La explosión hizo temblar el suelo
bajo mis pies. En un primer momento no supe lo que sucedía; desorientado,
busqué la causa de aquel fenómeno. Mis peores temores se
hacían realidad cuando, al dirigir la vista hacia el muelle, pude ver el enorme
amasijo de hierros y maderas flotando en el agua.
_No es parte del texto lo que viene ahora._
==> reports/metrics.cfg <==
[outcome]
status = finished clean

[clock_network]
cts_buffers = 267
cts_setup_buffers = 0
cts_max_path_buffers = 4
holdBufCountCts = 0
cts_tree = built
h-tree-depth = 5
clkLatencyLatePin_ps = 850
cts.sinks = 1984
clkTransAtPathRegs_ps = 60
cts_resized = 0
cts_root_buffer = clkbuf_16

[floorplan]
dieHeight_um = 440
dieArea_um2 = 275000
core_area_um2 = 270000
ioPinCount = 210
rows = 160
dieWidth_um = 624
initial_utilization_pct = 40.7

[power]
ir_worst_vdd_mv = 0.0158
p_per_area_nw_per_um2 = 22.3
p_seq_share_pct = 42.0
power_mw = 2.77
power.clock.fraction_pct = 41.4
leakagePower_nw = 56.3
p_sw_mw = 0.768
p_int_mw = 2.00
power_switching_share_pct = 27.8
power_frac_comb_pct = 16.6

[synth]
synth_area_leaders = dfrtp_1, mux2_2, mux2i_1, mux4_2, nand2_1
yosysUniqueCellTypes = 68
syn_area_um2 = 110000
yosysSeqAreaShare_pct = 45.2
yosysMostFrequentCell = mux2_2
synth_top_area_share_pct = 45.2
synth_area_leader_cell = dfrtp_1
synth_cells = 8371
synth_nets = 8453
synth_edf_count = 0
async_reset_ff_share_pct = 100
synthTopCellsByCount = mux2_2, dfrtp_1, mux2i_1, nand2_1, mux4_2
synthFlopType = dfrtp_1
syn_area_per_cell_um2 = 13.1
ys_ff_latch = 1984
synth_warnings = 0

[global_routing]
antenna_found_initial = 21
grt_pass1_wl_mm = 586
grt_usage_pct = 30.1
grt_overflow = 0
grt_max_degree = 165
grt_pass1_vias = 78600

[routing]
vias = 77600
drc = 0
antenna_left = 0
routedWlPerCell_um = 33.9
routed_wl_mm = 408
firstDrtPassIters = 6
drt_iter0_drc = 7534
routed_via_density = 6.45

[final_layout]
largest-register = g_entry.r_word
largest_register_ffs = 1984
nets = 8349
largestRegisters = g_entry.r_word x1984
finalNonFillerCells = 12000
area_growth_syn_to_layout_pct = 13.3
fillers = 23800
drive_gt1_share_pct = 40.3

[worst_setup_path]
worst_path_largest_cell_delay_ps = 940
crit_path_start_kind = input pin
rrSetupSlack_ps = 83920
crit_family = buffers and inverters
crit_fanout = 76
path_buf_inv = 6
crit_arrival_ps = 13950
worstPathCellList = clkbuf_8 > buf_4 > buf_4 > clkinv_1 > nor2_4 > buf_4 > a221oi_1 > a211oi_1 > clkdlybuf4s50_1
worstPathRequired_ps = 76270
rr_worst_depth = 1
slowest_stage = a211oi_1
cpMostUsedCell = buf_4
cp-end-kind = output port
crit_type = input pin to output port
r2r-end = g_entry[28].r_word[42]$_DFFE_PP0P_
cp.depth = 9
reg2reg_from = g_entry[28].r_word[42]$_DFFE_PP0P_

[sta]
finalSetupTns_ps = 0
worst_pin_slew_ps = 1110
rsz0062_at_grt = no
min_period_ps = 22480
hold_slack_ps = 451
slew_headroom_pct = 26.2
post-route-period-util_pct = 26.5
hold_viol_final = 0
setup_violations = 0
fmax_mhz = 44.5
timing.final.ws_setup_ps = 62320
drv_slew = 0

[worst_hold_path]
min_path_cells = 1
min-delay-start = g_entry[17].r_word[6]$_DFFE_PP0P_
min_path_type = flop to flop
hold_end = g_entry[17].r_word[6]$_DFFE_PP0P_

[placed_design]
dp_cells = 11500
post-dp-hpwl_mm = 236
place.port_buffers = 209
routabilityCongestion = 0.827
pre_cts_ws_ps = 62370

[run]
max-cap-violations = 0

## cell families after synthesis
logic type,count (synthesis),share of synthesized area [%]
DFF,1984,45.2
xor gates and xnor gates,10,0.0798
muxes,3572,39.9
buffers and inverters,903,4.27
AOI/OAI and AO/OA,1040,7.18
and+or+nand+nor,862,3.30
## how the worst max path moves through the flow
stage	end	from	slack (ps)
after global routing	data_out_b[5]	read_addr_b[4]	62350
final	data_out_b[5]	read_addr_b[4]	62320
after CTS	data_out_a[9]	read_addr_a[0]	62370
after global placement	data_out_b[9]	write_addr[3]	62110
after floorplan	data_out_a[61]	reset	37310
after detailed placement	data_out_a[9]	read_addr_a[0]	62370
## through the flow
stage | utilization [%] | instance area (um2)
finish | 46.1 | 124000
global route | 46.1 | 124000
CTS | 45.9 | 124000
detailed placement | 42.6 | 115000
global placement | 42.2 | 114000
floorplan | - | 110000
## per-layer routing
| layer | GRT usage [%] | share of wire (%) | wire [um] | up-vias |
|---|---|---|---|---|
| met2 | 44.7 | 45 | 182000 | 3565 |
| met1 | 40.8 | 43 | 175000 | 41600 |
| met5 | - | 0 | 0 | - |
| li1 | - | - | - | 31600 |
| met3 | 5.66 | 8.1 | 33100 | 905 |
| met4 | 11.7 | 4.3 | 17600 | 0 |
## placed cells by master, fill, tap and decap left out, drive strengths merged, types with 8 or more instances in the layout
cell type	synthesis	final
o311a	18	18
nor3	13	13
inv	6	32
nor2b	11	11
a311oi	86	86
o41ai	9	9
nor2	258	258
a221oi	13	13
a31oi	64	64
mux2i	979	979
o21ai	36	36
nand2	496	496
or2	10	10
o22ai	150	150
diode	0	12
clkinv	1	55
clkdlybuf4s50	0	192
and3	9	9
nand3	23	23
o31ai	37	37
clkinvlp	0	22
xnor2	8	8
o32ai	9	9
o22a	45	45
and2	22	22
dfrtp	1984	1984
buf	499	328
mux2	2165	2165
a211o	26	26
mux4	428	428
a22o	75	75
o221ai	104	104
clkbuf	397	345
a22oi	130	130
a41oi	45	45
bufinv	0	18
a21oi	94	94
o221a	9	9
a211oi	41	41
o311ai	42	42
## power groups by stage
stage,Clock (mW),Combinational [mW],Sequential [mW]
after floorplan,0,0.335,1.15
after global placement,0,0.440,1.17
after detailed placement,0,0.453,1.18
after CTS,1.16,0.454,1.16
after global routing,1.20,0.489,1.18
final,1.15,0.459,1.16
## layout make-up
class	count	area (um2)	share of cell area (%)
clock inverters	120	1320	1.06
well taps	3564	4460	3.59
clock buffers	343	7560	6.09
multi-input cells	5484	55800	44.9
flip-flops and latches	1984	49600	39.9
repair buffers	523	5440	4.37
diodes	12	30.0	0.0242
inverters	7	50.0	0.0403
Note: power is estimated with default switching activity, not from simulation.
--- src/rtl/z80_bus_cycle.sv ---
// Z80 bus front end: synchronises and qualifies the control strobes, then
// presents a latched address, a phi2 memory-cycle strobe and rwbar to the
// enable-table lookup stage. Refresh and illegal strobe mixes never yield phi2.
module z80_bus_cycle
  import z80_bus_pkg::*;
#(
  parameter int SYNC_STAGES = SYNC_STAGES_DEFAULT,
  parameter int QUAL_CYCLES = QUAL_CYCLES_DEFAULT,
  parameter int HOLD_CYCLES = HOLD_CYCLES_DEFAULT
) (
  input  logic        fpga_clk,
  input  logic        rst_n,
  input  logic [15:0] z80_addr,
  input  logic        z80_mreq_n,
  input  logic        z80_rd_n,
  input  logic        z80_wr_n,
  input  logic        z80_rfsh_n,
  output logic [15:0] address,
  output logic        phi2,
  output logic        rwbar,
  output logic        cycle_start,
  output logic        protocol_err
);

  localparam int QW = $clog2(QUAL_CYCLES + 1);
  localparam int HW = $clog2(HOLD_CYCLES + 1);
  localparam logic [QW-1:0] QUAL_MAX  = QW'(QUAL_CYCLES);
  localparam logic [QW-1:0] QUAL_LAST = QW'(QUAL_CYCLES - 1);
  localparam logic [HW-1:0] HOLD_LAST = HW'(HOLD_CYCLES - 1);

  logic s_mreq, s_rd, s_wr, s_rfsh;

  bus_sync #(.STAGES(SYNC_STAGES)) u_sync_mreq (
    .clk(fpga_clk), .rst_n(rst_n), .d(z80_mreq_n), .q(s_mreq));
  bus_sync #(.STAGES(SYNC_STAGES)) u_sync_rd (
    .clk(fpga_clk), .rst_n(rst_n), .d(z80_rd_n), .q(s_rd));
  bus_sync #(.STAGES(SYNC_STAGES)) u_sync_wr (
    .clk(fpga_clk), .rst_n(rst_n), .d(z80_wr_n), .q(s_wr));
  bus_sync #(.STAGES(SYNC_STAGES)) u_sync_rfsh (
    .clk(fpga_clk), .rst_n(rst_n), .d(z80_rfsh_n), .q(s_rfsh));

  bus_state_t      state;
  logic            kind;
  logic [QW-1:0]   qual_cnt;
  logic [HW-1:0]   hold_cnt;
  logic            err_done;

  logic req_rd, req_wr, req_any, both_low, same_req, enter_active, err_fire;

  // Decode the synchronised strobes; err_done keeps one illegal episode to one pulse.
  always_comb begin
    req_rd       = !s_mreq && s_rfsh && !s_rd && s_wr;
    req_wr       = !s_mreq && s_rfsh && s_rd && !s_wr;
    req_any      = req_rd || req_wr;
    both_low     = !s_mreq && !s_rd && !s_wr;
    same_req     = (kind == KIND_READ) ? req_rd : req_wr;
    enter_active = ((state == ST_IDLE) && req_any && (QUAL_CYCLES == 1)) ||
                   ((state == ST_QUALIFY) && same_req && (qual_cnt == QUAL_LAST));
    err_fire     = both_low && !err_done &&
                   ((state == ST_IDLE) || (state == ST_ACTIVE));
  end

  // Cycle state machine with all downstream outputs registered.
  always_ff @(posedge fpga_clk) begin
    if (!rst_n) begin
      state        <= ST_IDLE;
      kind         <= KIND_READ;
      qual_cnt     <= '0;
      hold_cnt     <= '0;
      err_done     <= 1'b0;
      address      <= '0;
      phi2         <= 1'b0;
      rwbar        <= 1'b1;
      cycle_start  <= 1'b0;
      protocol_err <= 1'b0;
    end else begin
      cycle_start  <= 1'b0;
      protocol_err <= err_fire;
      if (err_fire)       err_done <= 1'b1;
      else if (!both_low) err_done <= 1'b0;

      unique case (state)
        ST_IDLE: begin
          if (req_any) begin
            kind     <= kind_of(req_rd);
            qual_cnt <= QW'(1);
            state    <= (QUAL_CYCLES == 1) ? ST_ACTIVE : ST_QUALIFY;
          end
        end
        ST_QUALIFY: begin
          if (same_req) begin
            if (qual_cnt != QUAL_MAX) qual_cnt <= qual_cnt + QW'(1);
            if (qual_cnt == QUAL_LAST) state <= ST_ACTIVE;
          end else begin
            qual_cnt <= '0;
            state    <= ST_IDLE;
          end
        end
        ST_ACTIVE: begin
          if (!same_req) begin
            phi2     <= 1'b0;
            hold_cnt <= '0;
            state    <= ST_RELEASE;
          end
        end
        ST_RELEASE: begin
          if (hold_cnt == HOLD_LAST) begin
            rwbar    <= 1'b1;
            hold_cnt <= '0;
            qual_cnt <= '0;
            state    <= ST_IDLE;
          end else begin
            hold_cnt <= hold_cnt + HW'(1);
          end
        end
        default: state <= ST_IDLE;
      endcase

      if (enter_active) begin
        address     <= z80_addr;
        rwbar       <= req_rd;
        phi2        <= 1'b1;
        cycle_start <= 1'b1;
      end
    end
  end

endmodule
**config.mk**
```make
export PLATFORM = sky130hd
export DESIGN_NAME = ahb_master_busreq
export DESIGN_NICKNAME = d
export VERILOG_FILES = /design/src/rtl/ahb_master_busreq_pkg.sv /design/src/rtl/ahb_master_busreq.sv
export SDC_FILE = /design/constraint.sdc
export NUM_CORES = 1
export LEC_CHECK = 0
export CAP_MARGIN = 0
export CORE_MARGIN = 1.5
export CORE_UTILIZATION = 49
export CTS_CLUSTER_SIZE = 40
export DETAILED_ROUTE_END_ITERATION = 7
export PLACE_DENSITY = 0.89
export SLEW_MARGIN = 40
export SYNTH_ARGS = -nofsm -noshare
export SYNTH_HDL_FRONTEND = slang
export SYNTH_SLANG_ARGS = --single-unit
export TNS_END_PERCENT = 20
```
**constraint.sdc**
```tcl
create_clock -name HCLK -period 4.5 [get_ports HCLK]
set_input_delay 0.675 -clock HCLK [delete_from_list [all_inputs] [get_ports HCLK]]
set_output_delay 0.675 -clock HCLK [all_outputs]
set_load 0.05 [all_outputs]
```
**src/rtl/ahb_master_busreq_pkg.sv**
```systemverilog
// rtl/ahb_master_busreq_pkg.sv - shared AHB encodings for the master bus-request controller
//
// Purpose: state encoding of the request/grant sequencer plus the HTRANS and
// HBURST codes the downstream address driver uses alongside first_beat.
// Ports: none (package).

package ahb_master_busreq_pkg;

  // Sequencer states:
  //   ST_IDLE - waiting for a command
  //   ST_REQ  - requesting the bus
  //   ST_ADDR - owning the address bus
  //   ST_DATA - waiting for the final data phase
  typedef enum logic [1:0] {
    ST_IDLE = 2'b00,
    ST_REQ  = 2'b01,
    ST_ADDR = 2'b10,
    ST_DATA = 2'b11
  } busreq_state_t;

  // HTRANS encodings driven by the address-phase driver.
  localparam logic [1:0] HTRANS_IDLE   = 2'b00;
  localparam logic [1:0] HTRANS_BUSY   = 2'b01;
  localparam logic [1:0] HTRANS_NONSEQ = 2'b10;
  localparam logic [1:0] HTRANS_SEQ    = 2'b11;

  // Undefined-length incrementing burst. Every (re)grant restarts with
  // NONSEQ/INCR, so the beat count never has to match a fixed burst type.
  localparam logic [2:0] HBURST_INCR   = 3'b001;

endpackage

```
**src/rtl/ahb_master_busreq.sv**
```systemverilog
// rtl/ahb_master_busreq.sv - AHB master bus-request/grant controller
//
// Purpose: accepts a transfer command (beat count, lock), requests the bus,
// tracks address-bus ownership from HGRANT/HREADY, sequences address beats and
// re-arbitrates for the remaining beats when the grant is lost mid-burst.
//
// Ports:
//   HCLK        in   bus clock, rising edge
//   HRESET      in   synchronous active-high reset
//   cmd_valid   in   command request
//   cmd_ready   out  command accepted when cmd_valid & cmd_ready
//   cmd_beats   in   beat count (0 means 1)
//   cmd_lock    in   locked transfer request
//   HGRANT      in   grant from arbiter
//   HREADY      in   bus ready
//   HBUSREQ     out  bus request to arbiter
//   HLOCK       out  lock request to arbiter
//   addr_phase  out  valid address/control phase driven this cycle
//   first_beat  out  first address phase after a (re)grant (NONSEQ/INCR)
//   beat_idx    out  0-based beat index of the current address phase
//   data_phase  out  this master owns the current data phase
//   done        out  one-cycle pulse after the final data phase completes

module ahb_master_busreq
  import ahb_master_busreq_pkg::*;
#(
  parameter int BEATW = 5
) (
  input  logic             HCLK,
  input  logic             HRESET,
  input  logic             cmd_valid,
  output logic             cmd_ready,
  input  logic [BEATW-1:0] cmd_beats,
  input  logic             cmd_lock,
  input  logic             HGRANT,
  input  logic             HREADY,
  output logic             HBUSREQ,
  output logic             HLOCK,
  output logic             addr_phase,
  output logic             first_beat,
  output logic [BEATW-1:0] beat_idx,
  output logic             data_phase,
  output logic             done
);

  localparam logic [BEATW-1:0] LP_ONE = {{(BEATW-1){1'b0}}, 1'b1};

  busreq_state_t    r_state;
  busreq_state_t    w_state_nxt;

  logic [BEATW-1:0] r_remaining;
  logic [BEATW-1:0] r_beat_idx;
  logic             r_lock;
  logic             r_first;
  logic             r_data_phase;
  logic             r_done;

  logic [BEATW-1:0] w_beats_norm;
  logic             w_accept;
  logic             w_beat_acc;
  logic             w_last_beat;
  logic             w_data_done;

  assign w_beats_norm = (cmd_beats == '0) ? LP_ONE : cmd_beats;
  assign w_last_beat  = (r_remaining == LP_ONE);
  assign w_accept     = (r_state == ST_IDLE) && cmd_valid;
  // An address beat is taken by the slave on any HREADY edge while we own
  // the address bus; HGRANT only matters for what happens afterwards.
  assign w_beat_acc   = (r_state == ST_ADDR) && HREADY;
  assign w_data_done  = (r_state == ST_DATA) && r_data_phase && HREADY;

  // ---------------------------------------------------------------------------
  // FSM state register
  // ---------------------------------------------------------------------------
  always_ff @(posedge HCLK) begin
    if (HRESET) begin
      r_state <= ST_IDLE;
    end else begin
      r_state <= w_state_nxt;
    end
  end

  // ---------------------------------------------------------------------------
  // FSM next state and bus-facing outputs
  // ---------------------------------------------------------------------------
  always_comb begin
    w_state_nxt = r_state;
    cmd_ready   = 1'b0;
    HBUSREQ     = 1'b0;
    HLOCK       = 1'b0;
    addr_phase  = 1'b0;
    first_beat  = 1'b0;

    case (r_state)
      ST_IDLE: begin
        cmd_ready = 1'b1;
        if (cmd_valid) begin
          w_state_nxt = ST_REQ;
        end
      end

      ST_REQ: begin
        HBUSREQ = 1'b1;
        HLOCK   = r_lock;
        // Ownership moves only on an HREADY edge; a grant seen while the
        // bus is stalled is not ours yet.
        if (HGRANT && HREADY) begin
          w_state_nxt = ST_ADDR;
        end
      end

      ST_ADDR: begin
        addr_phase = 1'b1;
        first_beat = r_first;
        HLOCK      = r_lock;
        // Drop the request during the final address beat so the arbiter
        // can hand the bus on without a wasted cycle.
        HBUSREQ    = !w_last_beat;
        if (HREADY) begin
          if (w_last_beat) begin
            w_state_nxt = ST_DATA;
          end else if (!HGRANT) begin
            w_state_nxt = ST_REQ;
          end
        end
      end

      ST_DATA: begin
        if (r_data_phase && HREADY) begin
          w_state_nxt = ST_IDLE;
        end
      end

      default: begin
        w_state_nxt = ST_IDLE;
      end
    endcase
  end

  // ---------------------------------------------------------------------------
  // Command latch and beat counters
  // ---------------------------------------------------------------------------
  always_ff @(posedge HCLK) begin
    if (HRESET) begin
      r_remaining <= '0;
      r_beat_idx  <= '0;
      r_lock      <= 1'b0;
      r_first     <= 1'b0;
    end else if (w_accept) begin
      r_remaining <= w_beats_norm;
      r_beat_idx  <= '0;
      r_lock      <= cmd_lock;
      r_first     <= 1'b1;
    end else if (w_beat_acc) begin
      r_remaining <= r_remaining - LP_ONE;
      r_beat_idx  <= r_beat_idx + LP_ONE;
      // Losing the grant with beats still to go means the next address
      // phase starts a fresh NONSEQ after re-arbitration.
      r_first     <= !w_last_beat && !HGRANT;
    end
  end

  // ---------------------------------------------------------------------------
  // Data-phase ownership and completion pulse
  // Kept independent of the FSM so a data phase left behind by a grant loss
  // still completes while the FSM is back in ST_REQ.
  // ---------------------------------------------------------------------------
  always_ff @(posedge HCLK) begin
    if (HRESET) begin
      r_data_phase <= 1'b0;
      r_done       <= 1'b0;
    end else begin
      r_data_phase <= w_beat_acc || (r_data_phase && !HREADY);
      r_done       <= w_data_done;
    end
  end

  assign beat_idx   = r_beat_idx;
  assign data_phase = r_data_phase;
  assign done       = r_done;

endmodule

```
==> flow_summary.yaml, run 1 <==
critical_path:
  crit_path_end_kind: "output port"
  r2r-start: "r_state[0]"
  worstPathCellList: "inv_1, ha_1, nor4b_1, nor2b_1, o21a_1, clkdlybuf4s50_1"
  slowest_delay_ps: 690
  worstSetupStartpoint: "r_remaining[1]"
  cp_data_required_time_ps: 3830
  crit_path_start_kind: "flop"
  crit_fanout: 3
  critPathKind: "flop to output port"
  cp_data_arrival_time_ps: 2270
  cp_slowest_cell: "clkdlybuf4s50_1"
timing:
  setup_tns_ps: 0
  finClkSkew_ps: 5.02
  drv_slew: 0
  timing.slew.headroom_pct: 66.7
  finalCritPeriodShare_pct: 65.4
  setup_viol: 0
  timing_hold_violations_final: 0
  fin_crit_ps: 2940
  worst_pin_slew_ps: 498
  rsz0062_at_grt: "false"
  max_freq_ghz: 0.340
die:
  coreArea_um2: 1560
  dieArea_um2: 1970
  std_cell_rows: 14
  io_pins: 23
  start_util_pct: 53.9
  die_x_um: 44.4
  die_height_um: 44.4
global_route:
  grtUsageTotal_pct: 21.9
  antenna_found_initial: 0
  grt_first_pass_wirelength_mm: 3.16
  grt_max_degree: 14
  grt-ovfl-total: 0
  grt_pass1_vias: 744
synthesis:
  yosysUniqueCellTypes: 31
  seq_area_frac_synth_pct: 38.2
  ys_ff_latch: 16
  syn_avg_cell_area_um2: 8.84
  ys_warn_count: 0
  syn_area_um2: 840
  syn_nets: 114
  synthCells: 95
power:
  power_density_nw_per_um2: 488
  ir_worst_vdd_mv: 0.397
  p_leak_nw: 0.409
  finalPower_uw: 539
route:
  drc: 0
  dr.pass1.iters: 6
  first_iter_violations: 26
  wl_mm: 1.78
  vias_per_cell: 5.70
  antenna_left: 0
  vias: 764
  wl_per_cell_um: 13.3
cts:
  cts_buffers: 3
  cts_root_buf: "clkbuf_4"
  clk_pin_slew_ps: 100
  numClockSinks: 16
  cts_resized: 0
  cts_tree: "done"
  cts_max_path_buffers: 2
  clk_latency_ps: 290
  cts-htree-levels: 1
  cts_setup_buffers: 0
  cts_hold_buf: 0
layout:
  multiInputGateArea_um2: 492
  nFillCells: 117
  layout_common_cells: "clkdlybuf4s50_1, dfxtp_1, nor2_1, ha_1, nand2_1"
  area_growth_pct: 31.4
  fin_util_pct: 70.8
  antenna_cells: 0
  final_common_cell: "clkdlybuf4s50_1"
  seqCellArea_um2: 320
  layout.nets: 138
  drive_gt1_share_pct: 4.24
  fin_cells: 134
job:
  cap_violations: 0
place:
  routabilityCongestion: 0.826
  io_buffers: 22
  dpl.hpwl_mm: 1.32
  placed_cells: 130
outcome:
  status: "finished clean"
worst_hold_path:
  min_from: "r_lock"
  hp-class: "flop to flop"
De inmediato corrí hacia el lugar,
llegando al tiempo que los supervivientes del accidente nadaban hacia la
orilla; sin embargo, una gran cantidad de personas mal heridas permanecían en
las frías aguas.
¡Llamen al 911! Grité a los que,
paralizados por la impresión, miraban desde el muelle sin atinar a moverse.
Entré al agua como pude -sentía que,
como cuchillas, cortaba cada centímetro de mi piel-. Así, uno a uno, fuimos
rescatando a los heridos, -labor que nos dejó extenuados-,
pero que finalmente dio sus frutos, ya que logramos sacarlos a todos
vivos.
Han pasado siete años y, aún hoy, al
recordar aquello, un escalofrío recorre mi espalda. No sólo por lo terrible del
suceso, también por las repercusiones
que pudo haber tenido en mi vida. No sé si llamarlo suerte, o tal vez un
regalo que me hizo el destino; sólo sé
que no tengo explicación por la que, esa
mañana decidiera no abordar aquel barco; el mismo que minutos después de salir
de puerto explotó causando tantos estragos.
¡Aquella decisión impetuosa, salvo mi vida!.
Contado desde la perspectiva que se te impuso, el de la persona que indica con acierto que llamen al 911, me resulta creíble su reacción posterior y con ella todo lo demás.